**ABOUT THIS TASK:** In the records below, find the line with "export VERILOG_FILES = /design/src/qbt_pkg.sv" and the line with "File: constraint.sdc"; return exactly those lines and every line between them.

**INFORMATION SUPPLIED:**
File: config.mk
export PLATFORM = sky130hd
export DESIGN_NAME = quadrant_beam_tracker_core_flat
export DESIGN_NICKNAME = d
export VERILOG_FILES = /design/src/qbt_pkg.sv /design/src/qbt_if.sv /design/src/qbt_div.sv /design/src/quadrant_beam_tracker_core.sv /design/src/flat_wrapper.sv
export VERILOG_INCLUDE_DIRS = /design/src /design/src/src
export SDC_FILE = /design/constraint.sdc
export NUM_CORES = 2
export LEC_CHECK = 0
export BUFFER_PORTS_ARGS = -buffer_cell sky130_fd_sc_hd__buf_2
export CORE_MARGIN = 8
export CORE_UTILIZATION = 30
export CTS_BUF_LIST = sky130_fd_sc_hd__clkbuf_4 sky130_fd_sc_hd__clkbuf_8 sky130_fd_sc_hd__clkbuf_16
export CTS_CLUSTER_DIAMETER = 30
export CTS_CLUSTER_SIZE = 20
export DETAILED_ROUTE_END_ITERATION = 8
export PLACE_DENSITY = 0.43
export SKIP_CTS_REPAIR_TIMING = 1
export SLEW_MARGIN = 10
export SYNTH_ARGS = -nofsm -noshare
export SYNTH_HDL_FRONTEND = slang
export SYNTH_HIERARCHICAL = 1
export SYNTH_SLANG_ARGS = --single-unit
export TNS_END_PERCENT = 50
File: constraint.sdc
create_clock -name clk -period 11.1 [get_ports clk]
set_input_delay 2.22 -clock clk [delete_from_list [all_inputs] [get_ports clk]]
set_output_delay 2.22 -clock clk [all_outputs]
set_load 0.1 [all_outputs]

* * *

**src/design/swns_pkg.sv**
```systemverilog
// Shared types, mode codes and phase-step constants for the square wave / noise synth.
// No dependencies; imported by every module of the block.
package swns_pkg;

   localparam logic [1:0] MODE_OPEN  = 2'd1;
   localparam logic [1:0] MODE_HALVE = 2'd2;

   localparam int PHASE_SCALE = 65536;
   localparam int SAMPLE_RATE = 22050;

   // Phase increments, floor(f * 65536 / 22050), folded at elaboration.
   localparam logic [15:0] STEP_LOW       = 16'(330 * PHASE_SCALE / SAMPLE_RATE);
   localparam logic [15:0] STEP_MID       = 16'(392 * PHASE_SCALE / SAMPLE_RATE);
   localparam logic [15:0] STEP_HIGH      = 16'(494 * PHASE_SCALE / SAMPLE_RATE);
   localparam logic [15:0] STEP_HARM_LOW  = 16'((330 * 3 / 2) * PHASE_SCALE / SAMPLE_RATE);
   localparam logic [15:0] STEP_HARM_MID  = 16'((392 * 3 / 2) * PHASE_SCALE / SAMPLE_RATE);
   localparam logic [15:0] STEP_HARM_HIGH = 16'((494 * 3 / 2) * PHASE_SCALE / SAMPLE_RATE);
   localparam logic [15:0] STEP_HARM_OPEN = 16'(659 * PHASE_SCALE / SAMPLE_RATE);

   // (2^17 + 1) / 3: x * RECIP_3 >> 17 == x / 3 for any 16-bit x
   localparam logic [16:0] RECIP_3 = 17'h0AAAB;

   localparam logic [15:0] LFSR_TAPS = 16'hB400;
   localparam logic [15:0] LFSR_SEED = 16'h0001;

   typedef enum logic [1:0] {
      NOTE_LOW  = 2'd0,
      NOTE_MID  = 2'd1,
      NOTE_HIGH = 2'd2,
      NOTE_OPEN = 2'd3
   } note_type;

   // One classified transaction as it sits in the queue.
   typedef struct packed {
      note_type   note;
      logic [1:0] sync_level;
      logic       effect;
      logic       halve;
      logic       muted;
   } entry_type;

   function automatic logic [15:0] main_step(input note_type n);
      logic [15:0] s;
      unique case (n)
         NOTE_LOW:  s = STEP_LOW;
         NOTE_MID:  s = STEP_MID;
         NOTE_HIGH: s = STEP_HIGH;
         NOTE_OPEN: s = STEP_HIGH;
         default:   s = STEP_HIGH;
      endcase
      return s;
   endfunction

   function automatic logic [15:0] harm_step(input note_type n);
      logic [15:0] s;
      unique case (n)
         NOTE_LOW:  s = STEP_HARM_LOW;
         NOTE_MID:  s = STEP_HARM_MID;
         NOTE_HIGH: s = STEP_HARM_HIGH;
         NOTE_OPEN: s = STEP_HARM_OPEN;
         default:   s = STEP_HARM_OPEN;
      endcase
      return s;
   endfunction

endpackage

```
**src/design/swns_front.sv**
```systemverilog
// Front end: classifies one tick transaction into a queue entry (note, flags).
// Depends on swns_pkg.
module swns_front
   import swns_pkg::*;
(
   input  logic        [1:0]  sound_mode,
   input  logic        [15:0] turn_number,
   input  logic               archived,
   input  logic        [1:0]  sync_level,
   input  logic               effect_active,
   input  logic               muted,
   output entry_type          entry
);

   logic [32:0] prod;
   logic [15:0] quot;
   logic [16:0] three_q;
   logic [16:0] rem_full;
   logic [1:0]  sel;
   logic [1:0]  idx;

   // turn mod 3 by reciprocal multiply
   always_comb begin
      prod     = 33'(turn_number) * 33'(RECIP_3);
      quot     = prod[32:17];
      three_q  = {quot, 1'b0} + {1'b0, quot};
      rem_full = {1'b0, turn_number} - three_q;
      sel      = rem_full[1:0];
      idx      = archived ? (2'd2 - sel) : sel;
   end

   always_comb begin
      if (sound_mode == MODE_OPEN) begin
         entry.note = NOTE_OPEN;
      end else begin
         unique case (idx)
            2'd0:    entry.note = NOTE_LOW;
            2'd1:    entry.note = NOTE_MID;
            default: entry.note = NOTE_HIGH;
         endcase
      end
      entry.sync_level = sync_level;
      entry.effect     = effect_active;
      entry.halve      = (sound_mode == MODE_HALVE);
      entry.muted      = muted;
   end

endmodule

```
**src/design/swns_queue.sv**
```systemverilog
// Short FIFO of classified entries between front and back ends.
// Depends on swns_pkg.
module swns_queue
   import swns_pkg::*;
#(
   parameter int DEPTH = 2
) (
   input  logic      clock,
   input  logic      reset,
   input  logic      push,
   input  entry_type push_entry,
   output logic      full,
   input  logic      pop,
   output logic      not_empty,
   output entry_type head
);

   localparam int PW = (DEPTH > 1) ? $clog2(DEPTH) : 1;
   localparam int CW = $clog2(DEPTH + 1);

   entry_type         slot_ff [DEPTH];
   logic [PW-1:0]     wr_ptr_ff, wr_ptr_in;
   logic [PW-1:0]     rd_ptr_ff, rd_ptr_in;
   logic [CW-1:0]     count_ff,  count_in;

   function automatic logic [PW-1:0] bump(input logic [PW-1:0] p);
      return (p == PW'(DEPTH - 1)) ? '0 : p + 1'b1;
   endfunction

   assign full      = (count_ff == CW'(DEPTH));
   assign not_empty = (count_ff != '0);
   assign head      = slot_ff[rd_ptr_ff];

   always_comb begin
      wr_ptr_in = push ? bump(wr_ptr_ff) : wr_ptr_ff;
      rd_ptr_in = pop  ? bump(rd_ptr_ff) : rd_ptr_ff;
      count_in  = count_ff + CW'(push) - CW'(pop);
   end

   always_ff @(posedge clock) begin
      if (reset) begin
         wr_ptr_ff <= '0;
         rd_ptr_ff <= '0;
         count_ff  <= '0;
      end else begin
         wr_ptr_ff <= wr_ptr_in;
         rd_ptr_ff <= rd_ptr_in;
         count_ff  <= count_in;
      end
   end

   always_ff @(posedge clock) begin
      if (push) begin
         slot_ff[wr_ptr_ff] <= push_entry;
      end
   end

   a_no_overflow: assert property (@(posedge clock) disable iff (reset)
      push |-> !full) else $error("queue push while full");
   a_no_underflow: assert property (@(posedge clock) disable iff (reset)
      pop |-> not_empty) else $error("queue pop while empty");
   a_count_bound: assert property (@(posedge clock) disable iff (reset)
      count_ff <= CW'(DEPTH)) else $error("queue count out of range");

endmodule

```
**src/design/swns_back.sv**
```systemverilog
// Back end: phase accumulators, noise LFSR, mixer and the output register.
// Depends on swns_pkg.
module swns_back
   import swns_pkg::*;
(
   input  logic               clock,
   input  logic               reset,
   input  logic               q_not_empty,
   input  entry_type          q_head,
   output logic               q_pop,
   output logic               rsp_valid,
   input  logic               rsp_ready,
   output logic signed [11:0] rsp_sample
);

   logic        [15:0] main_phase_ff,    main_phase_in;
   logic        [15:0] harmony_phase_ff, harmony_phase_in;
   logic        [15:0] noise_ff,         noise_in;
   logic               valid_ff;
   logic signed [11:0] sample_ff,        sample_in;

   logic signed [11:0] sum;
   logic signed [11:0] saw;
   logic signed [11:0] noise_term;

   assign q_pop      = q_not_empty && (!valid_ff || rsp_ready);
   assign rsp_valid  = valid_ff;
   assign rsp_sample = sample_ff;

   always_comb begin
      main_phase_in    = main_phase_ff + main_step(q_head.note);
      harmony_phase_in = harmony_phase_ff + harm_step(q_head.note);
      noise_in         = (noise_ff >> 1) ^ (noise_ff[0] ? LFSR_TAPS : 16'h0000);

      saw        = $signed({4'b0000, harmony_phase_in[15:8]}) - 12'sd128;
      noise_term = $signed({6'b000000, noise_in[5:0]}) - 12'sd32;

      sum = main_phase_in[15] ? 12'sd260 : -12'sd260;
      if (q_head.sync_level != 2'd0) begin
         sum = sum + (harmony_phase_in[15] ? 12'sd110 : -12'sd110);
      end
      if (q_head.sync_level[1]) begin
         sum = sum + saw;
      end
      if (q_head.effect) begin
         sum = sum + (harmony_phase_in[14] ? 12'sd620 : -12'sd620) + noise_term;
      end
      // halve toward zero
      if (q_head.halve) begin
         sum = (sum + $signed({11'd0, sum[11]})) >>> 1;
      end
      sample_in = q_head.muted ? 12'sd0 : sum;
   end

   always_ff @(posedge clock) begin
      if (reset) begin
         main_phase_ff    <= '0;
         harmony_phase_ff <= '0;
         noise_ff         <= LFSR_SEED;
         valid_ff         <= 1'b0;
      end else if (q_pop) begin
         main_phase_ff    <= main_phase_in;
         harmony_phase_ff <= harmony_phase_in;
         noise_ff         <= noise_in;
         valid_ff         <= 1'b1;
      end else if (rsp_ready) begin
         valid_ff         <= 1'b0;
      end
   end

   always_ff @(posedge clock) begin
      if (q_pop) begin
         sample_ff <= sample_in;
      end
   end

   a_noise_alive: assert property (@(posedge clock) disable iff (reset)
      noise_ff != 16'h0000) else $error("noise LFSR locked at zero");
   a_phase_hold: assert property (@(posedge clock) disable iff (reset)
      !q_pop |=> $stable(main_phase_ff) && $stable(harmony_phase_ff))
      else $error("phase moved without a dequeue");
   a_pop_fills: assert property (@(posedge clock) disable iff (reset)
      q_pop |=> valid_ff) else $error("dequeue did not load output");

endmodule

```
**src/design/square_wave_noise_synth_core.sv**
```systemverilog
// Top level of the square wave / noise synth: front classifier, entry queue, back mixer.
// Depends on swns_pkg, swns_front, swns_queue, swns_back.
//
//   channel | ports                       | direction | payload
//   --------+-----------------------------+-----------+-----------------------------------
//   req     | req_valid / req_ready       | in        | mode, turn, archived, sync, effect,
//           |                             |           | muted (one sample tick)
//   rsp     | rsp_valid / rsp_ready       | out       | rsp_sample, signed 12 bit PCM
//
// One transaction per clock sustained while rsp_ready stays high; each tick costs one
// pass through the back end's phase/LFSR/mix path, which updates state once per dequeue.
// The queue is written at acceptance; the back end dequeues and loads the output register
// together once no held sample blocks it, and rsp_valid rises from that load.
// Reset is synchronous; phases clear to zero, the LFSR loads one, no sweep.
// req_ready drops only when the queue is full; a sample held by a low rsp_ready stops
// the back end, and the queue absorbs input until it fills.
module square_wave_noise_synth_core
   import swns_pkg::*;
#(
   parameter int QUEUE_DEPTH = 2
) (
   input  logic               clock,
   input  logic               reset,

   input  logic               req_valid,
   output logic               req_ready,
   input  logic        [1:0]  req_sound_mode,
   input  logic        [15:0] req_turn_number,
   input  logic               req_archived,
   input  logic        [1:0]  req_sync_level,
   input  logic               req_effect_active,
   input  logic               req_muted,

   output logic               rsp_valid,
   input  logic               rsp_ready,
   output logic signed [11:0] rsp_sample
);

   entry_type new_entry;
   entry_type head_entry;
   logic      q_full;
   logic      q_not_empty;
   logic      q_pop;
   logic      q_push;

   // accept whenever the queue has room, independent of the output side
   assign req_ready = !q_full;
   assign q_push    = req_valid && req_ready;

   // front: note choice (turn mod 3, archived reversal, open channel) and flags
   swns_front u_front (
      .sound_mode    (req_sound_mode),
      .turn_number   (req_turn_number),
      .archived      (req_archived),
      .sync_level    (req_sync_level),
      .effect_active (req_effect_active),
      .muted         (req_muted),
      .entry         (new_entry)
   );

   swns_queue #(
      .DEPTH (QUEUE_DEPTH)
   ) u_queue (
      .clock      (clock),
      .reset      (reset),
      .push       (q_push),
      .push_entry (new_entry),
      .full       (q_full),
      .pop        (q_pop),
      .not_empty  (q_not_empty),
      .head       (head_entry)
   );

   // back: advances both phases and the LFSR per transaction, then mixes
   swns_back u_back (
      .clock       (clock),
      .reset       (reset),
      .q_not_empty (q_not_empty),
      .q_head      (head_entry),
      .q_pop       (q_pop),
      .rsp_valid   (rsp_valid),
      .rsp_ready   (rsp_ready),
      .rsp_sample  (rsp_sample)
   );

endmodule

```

---

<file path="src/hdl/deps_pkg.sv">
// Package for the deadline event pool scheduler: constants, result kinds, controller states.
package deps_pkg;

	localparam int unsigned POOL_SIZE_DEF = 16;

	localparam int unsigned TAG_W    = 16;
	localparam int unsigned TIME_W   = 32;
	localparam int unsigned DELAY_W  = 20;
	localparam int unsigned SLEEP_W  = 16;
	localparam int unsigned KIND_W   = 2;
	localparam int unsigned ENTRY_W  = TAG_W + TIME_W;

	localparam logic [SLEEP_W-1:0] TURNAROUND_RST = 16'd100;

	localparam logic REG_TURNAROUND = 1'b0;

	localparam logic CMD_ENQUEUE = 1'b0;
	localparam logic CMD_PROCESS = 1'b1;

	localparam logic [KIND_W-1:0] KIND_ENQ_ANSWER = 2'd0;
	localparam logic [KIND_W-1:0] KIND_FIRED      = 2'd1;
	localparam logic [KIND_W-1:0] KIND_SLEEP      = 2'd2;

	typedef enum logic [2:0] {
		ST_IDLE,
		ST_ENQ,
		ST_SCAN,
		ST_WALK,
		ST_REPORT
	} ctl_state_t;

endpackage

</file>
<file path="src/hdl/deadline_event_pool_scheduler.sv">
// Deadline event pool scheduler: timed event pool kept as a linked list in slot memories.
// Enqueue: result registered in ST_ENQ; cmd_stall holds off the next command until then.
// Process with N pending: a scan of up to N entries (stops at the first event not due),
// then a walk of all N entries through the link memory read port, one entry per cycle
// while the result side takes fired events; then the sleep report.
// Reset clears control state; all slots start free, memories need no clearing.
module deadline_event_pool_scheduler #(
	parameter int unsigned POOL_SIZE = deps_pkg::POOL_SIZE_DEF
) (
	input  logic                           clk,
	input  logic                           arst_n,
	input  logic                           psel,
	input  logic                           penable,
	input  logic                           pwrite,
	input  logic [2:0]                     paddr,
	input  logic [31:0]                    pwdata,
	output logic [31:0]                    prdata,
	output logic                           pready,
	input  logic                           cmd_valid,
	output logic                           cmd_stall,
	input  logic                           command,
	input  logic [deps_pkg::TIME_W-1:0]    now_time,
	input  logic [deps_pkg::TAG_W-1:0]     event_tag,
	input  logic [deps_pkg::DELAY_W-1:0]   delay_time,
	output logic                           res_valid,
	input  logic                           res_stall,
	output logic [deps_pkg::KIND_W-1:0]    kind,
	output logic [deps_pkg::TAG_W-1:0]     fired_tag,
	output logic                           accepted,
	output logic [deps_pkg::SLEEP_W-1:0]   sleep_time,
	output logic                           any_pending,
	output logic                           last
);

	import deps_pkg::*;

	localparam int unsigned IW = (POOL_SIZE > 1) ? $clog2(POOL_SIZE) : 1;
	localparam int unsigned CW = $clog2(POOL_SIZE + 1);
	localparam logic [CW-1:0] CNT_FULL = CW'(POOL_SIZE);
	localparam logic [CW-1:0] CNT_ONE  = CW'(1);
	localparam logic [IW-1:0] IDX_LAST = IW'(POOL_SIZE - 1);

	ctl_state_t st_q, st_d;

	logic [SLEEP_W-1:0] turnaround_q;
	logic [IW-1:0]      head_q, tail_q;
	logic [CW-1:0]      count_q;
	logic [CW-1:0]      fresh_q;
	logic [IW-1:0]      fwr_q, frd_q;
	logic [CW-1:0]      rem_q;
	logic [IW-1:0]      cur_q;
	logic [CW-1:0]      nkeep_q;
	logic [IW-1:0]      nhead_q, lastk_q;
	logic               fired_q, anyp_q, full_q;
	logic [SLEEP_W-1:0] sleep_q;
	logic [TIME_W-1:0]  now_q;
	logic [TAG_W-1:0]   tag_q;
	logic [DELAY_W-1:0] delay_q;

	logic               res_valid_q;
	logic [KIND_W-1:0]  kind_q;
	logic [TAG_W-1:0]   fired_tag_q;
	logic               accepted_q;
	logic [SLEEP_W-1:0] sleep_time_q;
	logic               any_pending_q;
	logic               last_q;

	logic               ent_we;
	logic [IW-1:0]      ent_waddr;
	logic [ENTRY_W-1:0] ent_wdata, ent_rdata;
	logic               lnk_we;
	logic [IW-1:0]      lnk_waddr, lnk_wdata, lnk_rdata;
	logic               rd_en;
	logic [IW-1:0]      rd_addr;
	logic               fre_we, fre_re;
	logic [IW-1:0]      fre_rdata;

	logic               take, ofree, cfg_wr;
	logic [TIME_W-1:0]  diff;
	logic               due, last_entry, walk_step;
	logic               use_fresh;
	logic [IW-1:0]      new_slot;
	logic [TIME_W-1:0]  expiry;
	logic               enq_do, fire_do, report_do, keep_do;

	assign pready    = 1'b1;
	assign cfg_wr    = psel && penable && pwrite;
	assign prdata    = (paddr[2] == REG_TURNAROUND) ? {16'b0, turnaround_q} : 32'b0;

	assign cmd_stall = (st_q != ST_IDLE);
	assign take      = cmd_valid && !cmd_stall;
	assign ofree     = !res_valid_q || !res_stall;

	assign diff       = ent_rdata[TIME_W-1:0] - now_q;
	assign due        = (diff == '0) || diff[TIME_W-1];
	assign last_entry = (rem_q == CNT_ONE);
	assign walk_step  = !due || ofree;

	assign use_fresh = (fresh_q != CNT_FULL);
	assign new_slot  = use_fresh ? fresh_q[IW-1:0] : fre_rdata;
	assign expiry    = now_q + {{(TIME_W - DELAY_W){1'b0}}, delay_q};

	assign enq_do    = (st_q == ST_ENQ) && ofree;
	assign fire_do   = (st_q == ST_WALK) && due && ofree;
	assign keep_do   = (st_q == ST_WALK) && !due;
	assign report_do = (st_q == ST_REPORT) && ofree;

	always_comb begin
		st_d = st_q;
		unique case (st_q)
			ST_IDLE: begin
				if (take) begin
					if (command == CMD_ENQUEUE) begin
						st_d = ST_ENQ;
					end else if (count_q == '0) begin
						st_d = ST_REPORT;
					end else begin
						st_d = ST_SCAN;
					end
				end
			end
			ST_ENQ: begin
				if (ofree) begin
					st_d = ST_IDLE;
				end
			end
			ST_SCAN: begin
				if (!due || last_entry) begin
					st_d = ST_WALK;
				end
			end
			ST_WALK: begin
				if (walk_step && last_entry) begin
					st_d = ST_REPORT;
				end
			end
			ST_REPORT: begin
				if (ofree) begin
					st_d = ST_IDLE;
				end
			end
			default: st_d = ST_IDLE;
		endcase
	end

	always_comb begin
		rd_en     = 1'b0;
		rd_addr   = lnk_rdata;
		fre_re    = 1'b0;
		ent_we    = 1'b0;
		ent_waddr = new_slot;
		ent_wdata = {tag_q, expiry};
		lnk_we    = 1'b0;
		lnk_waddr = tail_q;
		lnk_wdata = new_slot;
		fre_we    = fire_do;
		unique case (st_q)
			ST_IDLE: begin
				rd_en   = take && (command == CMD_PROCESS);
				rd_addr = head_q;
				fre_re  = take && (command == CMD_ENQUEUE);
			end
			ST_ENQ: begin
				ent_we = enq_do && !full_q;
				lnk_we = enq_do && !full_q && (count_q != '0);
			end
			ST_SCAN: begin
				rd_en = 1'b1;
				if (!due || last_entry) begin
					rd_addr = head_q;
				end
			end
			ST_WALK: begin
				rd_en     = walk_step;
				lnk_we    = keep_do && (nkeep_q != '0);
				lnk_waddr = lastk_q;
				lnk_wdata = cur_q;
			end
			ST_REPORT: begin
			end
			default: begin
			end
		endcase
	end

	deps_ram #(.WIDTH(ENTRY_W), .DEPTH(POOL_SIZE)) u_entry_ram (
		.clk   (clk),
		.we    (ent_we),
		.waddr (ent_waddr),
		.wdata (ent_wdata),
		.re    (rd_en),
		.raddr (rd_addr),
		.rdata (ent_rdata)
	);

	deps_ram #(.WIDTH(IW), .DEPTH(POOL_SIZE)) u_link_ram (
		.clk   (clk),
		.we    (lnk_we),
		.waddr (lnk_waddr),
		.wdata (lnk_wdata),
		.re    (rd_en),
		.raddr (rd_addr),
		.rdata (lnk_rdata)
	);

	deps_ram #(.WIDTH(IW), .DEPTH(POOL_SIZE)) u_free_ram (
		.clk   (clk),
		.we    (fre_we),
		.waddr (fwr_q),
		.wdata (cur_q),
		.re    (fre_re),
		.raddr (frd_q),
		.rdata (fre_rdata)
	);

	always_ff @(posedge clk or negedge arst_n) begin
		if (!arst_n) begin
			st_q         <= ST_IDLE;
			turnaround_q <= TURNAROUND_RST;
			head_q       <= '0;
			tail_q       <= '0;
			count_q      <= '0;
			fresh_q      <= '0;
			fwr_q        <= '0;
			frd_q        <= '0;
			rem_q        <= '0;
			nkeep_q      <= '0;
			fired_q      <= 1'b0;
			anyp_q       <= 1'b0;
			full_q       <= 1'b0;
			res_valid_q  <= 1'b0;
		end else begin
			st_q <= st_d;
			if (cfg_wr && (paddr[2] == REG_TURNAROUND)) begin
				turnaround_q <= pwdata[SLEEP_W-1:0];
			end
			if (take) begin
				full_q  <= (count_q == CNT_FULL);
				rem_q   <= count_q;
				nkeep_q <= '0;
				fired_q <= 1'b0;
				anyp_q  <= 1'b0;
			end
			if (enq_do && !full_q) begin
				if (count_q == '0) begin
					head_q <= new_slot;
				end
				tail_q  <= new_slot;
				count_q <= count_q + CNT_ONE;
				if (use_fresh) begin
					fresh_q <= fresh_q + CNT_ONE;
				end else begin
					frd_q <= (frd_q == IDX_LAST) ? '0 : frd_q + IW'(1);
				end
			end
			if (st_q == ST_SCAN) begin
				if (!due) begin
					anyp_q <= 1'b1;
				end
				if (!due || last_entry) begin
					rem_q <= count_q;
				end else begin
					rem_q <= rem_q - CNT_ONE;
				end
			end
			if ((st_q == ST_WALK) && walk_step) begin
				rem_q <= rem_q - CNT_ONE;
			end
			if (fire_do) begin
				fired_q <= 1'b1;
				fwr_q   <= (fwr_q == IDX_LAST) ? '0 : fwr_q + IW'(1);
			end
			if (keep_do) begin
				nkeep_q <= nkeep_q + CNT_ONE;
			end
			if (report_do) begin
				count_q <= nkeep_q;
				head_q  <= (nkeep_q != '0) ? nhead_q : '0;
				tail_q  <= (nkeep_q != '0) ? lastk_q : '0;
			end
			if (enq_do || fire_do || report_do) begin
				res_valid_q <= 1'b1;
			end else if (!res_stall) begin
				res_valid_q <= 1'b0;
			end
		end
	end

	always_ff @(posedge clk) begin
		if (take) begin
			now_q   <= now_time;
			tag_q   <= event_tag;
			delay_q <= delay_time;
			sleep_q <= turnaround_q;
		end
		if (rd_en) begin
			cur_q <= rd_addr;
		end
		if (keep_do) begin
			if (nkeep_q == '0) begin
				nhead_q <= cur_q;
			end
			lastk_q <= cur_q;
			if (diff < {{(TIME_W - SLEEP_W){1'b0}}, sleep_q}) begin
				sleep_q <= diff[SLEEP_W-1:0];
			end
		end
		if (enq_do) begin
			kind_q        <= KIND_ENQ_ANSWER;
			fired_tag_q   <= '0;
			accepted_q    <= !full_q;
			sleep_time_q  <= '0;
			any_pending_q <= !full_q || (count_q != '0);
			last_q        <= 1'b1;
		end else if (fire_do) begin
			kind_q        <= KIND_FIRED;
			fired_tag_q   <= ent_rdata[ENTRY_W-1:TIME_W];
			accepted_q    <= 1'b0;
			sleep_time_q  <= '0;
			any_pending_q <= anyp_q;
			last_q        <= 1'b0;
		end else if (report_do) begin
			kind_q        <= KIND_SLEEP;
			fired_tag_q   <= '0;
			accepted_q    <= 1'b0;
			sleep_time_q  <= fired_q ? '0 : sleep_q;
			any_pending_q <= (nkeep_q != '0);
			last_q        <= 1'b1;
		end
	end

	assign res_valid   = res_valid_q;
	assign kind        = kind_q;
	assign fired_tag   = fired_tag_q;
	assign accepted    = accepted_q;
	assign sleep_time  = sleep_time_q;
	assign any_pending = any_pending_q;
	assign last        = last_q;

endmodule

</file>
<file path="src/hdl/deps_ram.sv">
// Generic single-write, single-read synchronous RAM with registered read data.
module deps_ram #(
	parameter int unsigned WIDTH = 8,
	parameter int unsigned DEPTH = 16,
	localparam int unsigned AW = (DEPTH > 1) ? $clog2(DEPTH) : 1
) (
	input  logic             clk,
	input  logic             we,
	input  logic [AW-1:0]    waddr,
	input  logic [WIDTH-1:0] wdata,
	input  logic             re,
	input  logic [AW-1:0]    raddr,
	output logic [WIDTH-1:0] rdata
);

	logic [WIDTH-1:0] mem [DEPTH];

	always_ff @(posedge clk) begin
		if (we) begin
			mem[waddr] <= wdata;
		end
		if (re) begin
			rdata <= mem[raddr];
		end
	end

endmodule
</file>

**THE COMPLETED TASK:**
export VERILOG_FILES = /design/src/qbt_pkg.sv /design/src/qbt_if.sv /design/src/qbt_div.sv /design/src/quadrant_beam_tracker_core.sv /design/src/flat_wrapper.sv
export VERILOG_INCLUDE_DIRS = /design/src /design/src/src
export SDC_FILE = /design/constraint.sdc
export NUM_CORES = 2
export LEC_CHECK = 0
export BUFFER_PORTS_ARGS = -buffer_cell sky130_fd_sc_hd__buf_2
export CORE_MARGIN = 8
export CORE_UTILIZATION = 30
export CTS_BUF_LIST = sky130_fd_sc_hd__clkbuf_4 sky130_fd_sc_hd__clkbuf_8 sky130_fd_sc_hd__clkbuf_16
export CTS_CLUSTER_DIAMETER = 30
export CTS_CLUSTER_SIZE = 20
export DETAILED_ROUTE_END_ITERATION = 8
export PLACE_DENSITY = 0.43
export SKIP_CTS_REPAIR_TIMING = 1
export SLEW_MARGIN = 10
export SYNTH_ARGS = -nofsm -noshare
export SYNTH_HDL_FRONTEND = slang
export SYNTH_HIERARCHICAL = 1
export SYNTH_SLANG_ARGS = --single-unit
export TNS_END_PERCENT = 50
File: constraint.sdc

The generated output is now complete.